The OIA request by kiwisfirst sought last fiscal year's expenditures for the Supreme Court and a breakdown of fringe benefits paid each Supreme Court and Court of Appeal judge.

Despite claiming immunity from the OIA, Acting General Manager of Higher Courts Rajesh Chhana revealed generally that Supreme Court judges spent $91,221 on taxis and limousines last year, while the Court of Appeal judges spent $81,140. Chhana refused to disclose judges' international travel expense but did divulge the five Supreme Court judges alone took a "domestic travel entitlement" of "73,122 kms" last year - almost twice the circumference of the Earth. Actual expense or breakdown of this domestic travel was refused "for reasons of privacy and administration".

OIA requests in 2010 disclosed Chief Justice Sian Elias was comped $74,488 in travel expenses that year for her and her husband Hugh Fletcher - one of the wealthiest men in NZ. After sitting on those requests six months, the Ministry provided that disclosure under pressure from the Dominion Post and kiwisfirst, and only after the Chief Justice approved the release. The Ministry still refused to divulge expenditures such as limousines and catered parties at the time.

In addition to labelling disclosure of judicial perks exempt, the Ministry of Justice took two months to disclose that Supreme Court 2011 expenditures (excluding judges compensation) was $14.96 million.

The Official Information Act is the most recent legislation which the judiciary has exempted itself from in rapid succession since the loss of the Privy Council. Last year, in Atty General v Chapman sc120/2009, the Supreme Court exempted remedy for civil rights breaches by judges provided by section 3 of the New Zealand Bill of Rights Act 1990.

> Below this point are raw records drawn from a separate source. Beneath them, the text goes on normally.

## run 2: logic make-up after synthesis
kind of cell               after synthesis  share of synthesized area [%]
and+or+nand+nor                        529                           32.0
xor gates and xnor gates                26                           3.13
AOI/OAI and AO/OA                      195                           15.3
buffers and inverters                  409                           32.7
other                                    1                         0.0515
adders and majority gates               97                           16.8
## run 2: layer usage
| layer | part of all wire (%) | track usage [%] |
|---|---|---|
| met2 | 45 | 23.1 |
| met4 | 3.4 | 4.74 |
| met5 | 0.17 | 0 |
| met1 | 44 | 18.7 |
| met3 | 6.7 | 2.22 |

In 2008, Justice Ministry Chief Legal Counsel Jeff Orr announced the Judiciary would not comply with the Public Records Act 2005 which required all branches of government to keep accurate records of State business - claiming its practices would be dictated "by custom rather than enactment". Again, the Judiciary - which still largely relies on judicial notes despite several recent scandals where judges were caught altering their notes - claimed that legislative acts which challenged judicial independence were not enforceable.

In 2010, the Judiciary was compelled to reveal its Guidelines for Judicial Conduct, a 16 page set of rules adopted for itself which were touted internationally as demonstrating accountability but had been kept secret domestically. Even in this attempt at self-regulation, independence of judge from accountability was stressed by declaring in respect to its Guidelines, "the guidance provided in these statements and comments is not intended to be a code of conduct."




In addition to not being bound by their own set of guidelines, New Zealand Judges have now declared themselves exempt from at least three major pieces of legislation which specifically bound them.

Rule changes which came into effect 1 February 2012 also give judges greater discretion to make rulings restricting court proceedings if they consider it is in "the interests of justice" to do so. What constitutes "interests of justice" is for each judge to determine as no guidelines are provided for exercising the discretion.